Tuesday, April 11, 2006

The Street Criers of Hong Kong, Circa 1872

Today I stumbled upon an article in the old China Review, published all the way back in 1872, and written by a curious Victorian interested in the hawkers of Hong Kong, or Hongkong as the old colonials knew the city. It was entitled, "Chinese Street-Cries in Hongkong", and is quite amusing in that the gulf between East and West was so great, and their languages so mutually unintelligible, that there is an element in the writing of a naturalist observing a different species. The author, the Reverend J. Nacken, appears though to have been genuinely interested in learning Cantonese (no doubt to communicate to new or potential converts) and paints a colorful picture of Hong Kong street life.

I shall just provide to you a short excerpt:
My friend was sitting at his desk, busy, no doubt, in framing the best-worded sentence ever penned in the East, when a howl from the street rang through the lofty verandah, and rebounded, as it were, from the high ceilings of the room. "That's one of those ubiquitous hawkers," said my friend angrily, springing to his feet and rushing to the verandah to have a look at the back of the disturber. I joined my friend quietly and was just in time to see a pair of broad shoulders raising themselves, and a pig-tailed head bending backwards; and then came a second edition of the howl we had heard before. I myself, being of an asthmatic nature, rather envied the sturdy fellow who could carry so much on his shoulders and walk a brisk pace, and yet have breath enough left to utter such stentorian sounds.

"What does that fellow call out?" my friend asked. I could not say, though I had been in China for some years, and, as my friend remarked, ought to know, if I pretended to know Chinese at all.

That was some years ago. In the meantime others like my friend must have suffered from the annoyance which led to the framing of Ordinance No. 8 of 1872, which says that:-

"Every person is liable to a Penalty who shall use or utter Cries for Purpose of buying or selling any articles whatever,...within any District or Place not permitted by some Regulation of the Governor in Council."

For the hawkers of Hongkong wooden tickets are provided which must be renewed every quarter at a cost of 50 cents. These tickets are signed by the Registrar General and have a notice stamped on their back which states that crying out is prohibited in Chung-wan, [Central- Ed.] on the great road, [Queen's Road - Ed.], and on the sea side. For the first quarter of this year 1082 tickets for hawkers were issued and for the second quarter 1146.

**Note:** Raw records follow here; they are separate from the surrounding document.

[src/mrb_defs.vh]
`ifndef MRB_DEFS_VH
`define MRB_DEFS_VH
// ----------------------------------------
// widths
// ----------------------------------------
`define MRB_ADDR_W 13
`define MRB_COL_W 12
`define MRB_SYNC_W 21
// ----------------------------------------
// base configuration fields
// ----------------------------------------
`define MRB_BL_LSB 0
`define MRB_BL_MSB 2
`define MRB_BT_BIT 3
`define MRB_CL_LSB 4
`define MRB_CL_MSB 6
`define MRB_OPM_LSB 7
`define MRB_OPM_MSB 12
`define MRB_OPM_NORMAL 6'h00
`define MRB_OPM_DLLRST 6'h02
// ----------------------------------------
// extended configuration fields
// ----------------------------------------
`define MRB_EXT_DLLDIS_BIT 0
`define MRB_EXT_DRIVE_BIT 1
`define MRB_EXT_RSV_LSB 2
`define MRB_EXT_RSV_MSB 12
`define MRB_EXT_RSV_ZERO 11'h000
// ----------------------------------------
// codes
// ----------------------------------------
`define MRB_BL_2 3'h1
`define MRB_BL_4 3'h2
`define MRB_BL_8 3'h3
`define MRB_LEN_2 4'h2
`define MRB_LEN_4 4'h4
`define MRB_LEN_8 4'h8
`define MRB_LEN_NONE 4'h0
`define MRB_CL_2 3'h2
`define MRB_CL_25 3'h6
`define MRB_CL_3 3'h3
`define MRB_BA_BASE 2'h0
`define MRB_BA_EXT 2'h1
// ----------------------------------------
// timing, in link clock edges
// ----------------------------------------
// first data: half-clock edges after the read or write command edge
`define MRB_HALF_CL_2 3'h2
`define MRB_HALF_CL_25 3'h3
`define MRB_HALF_CL_3 3'h4
`define MRB_HALF_WRITE 3'h2
`define MRB_DLL_LOCK_CK 8'hC8
`define MRB_MODE_WAIT_CK 2'h2
`endif

[src/mrb_burst_seq.v]
`timescale 1ns/10ps
`include "mrb_defs.vh"
module mrb_burst_seq (
   input wire sysClk,
   input wire rstn,
   input wire start,
   input wire step,
   input wire [`MRB_COL_W-1:0] startCol,
   input wire [3:0] burstLen,
   input wire interleaved,
   output reg [`MRB_COL_W-1:0] column,
   output reg active,
   output reg last
);
   reg [2:0] count;
   reg [`MRB_COL_W-1:0] baseCol;
   reg [3:0] len;
   reg inter;
   wire [2:0] next_count;

   // ----------------------------------------
   // column order within the block
   // ----------------------------------------
   function [`MRB_COL_W-1:0] orderCol;
      input [`MRB_COL_W-1:0] col;
      input [2:0] cnt;
      input [3:0] bl;
      input ilv;
      reg [2:0] mask;
      reg [2:0] idx;
      begin
         mask = bl[2:0] - 3'h1;
         if (bl == `MRB_LEN_8) begin
            mask = 3'h7;
         end
         if (ilv) begin
            idx = col[2:0] ^ cnt;
         end else begin
            idx = col[2:0] + cnt;
         end
         // wrap inside the block, upper bits stay put
         orderCol = {col[`MRB_COL_W-1:3], (col[2:0] & ~mask) | (idx & mask)};
      end
   endfunction

   assign next_count = count + 3'h1;

   always @(posedge sysClk) begin
      if (!rstn) begin
         count <= 3'h0;
         baseCol <= {`MRB_COL_W{1'b0}};
         len <= `MRB_LEN_NONE;
         inter <= 1'b0;
         column <= {`MRB_COL_W{1'b0}};
         active <= 1'b0;
         last <= 1'b0;
      end else if (start && burstLen != `MRB_LEN_NONE) begin
         count <= 3'h0;
         baseCol <= startCol;
         len <= burstLen;
         inter <= interleaved;
         column <= orderCol(startCol, 3'h0, burstLen, interleaved);
         active <= 1'b1;
         last <= 1'b0;
      end else if (step && active) begin
         // the length bounds how many columns one command touches
         // compare the current index: a 3-bit next count never reaches eight
         if ({1'b0, count} == len - 4'h1) begin
            active <= 1'b0;
            last <= 1'b1;
         end else begin
            count <= next_count;
            column <= orderCol(baseCol, next_count, len, inter);
            last <= 1'b0;
         end
      end else begin
         last <= 1'b0;
      end
   end
endmodule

Assuming that every hawker cries once in a minute (many do it oftener) and that, on an average, his business keeps him out of doors for seven hours a day, this will make about half a million street cries every day. Besides these licensed hawkers, however, there are about as many other persons, old and young, who cry out with the objects of attracting attention to their trade. This would give about one million street cries a-day on this Island. That may seem an extravagant calculation on my part; but if some one will stand for ten minutes on any spot in the busy parts of the Chinese quarter and count the street-criers who pass by, he will doubtless become inclined to agree with the above estimate.
In the rest of the article, he describes the manner of products sold by hawkers, including a summary of the different items sold, like zhue huet djok (pig's blood congee), and different itinerants selling their wares and services. It is a fascinating, colorful picture that he paints, and I recommend you read the article. In any case, it seems, 19th century Hong Kong was as noisy a city as it remains today!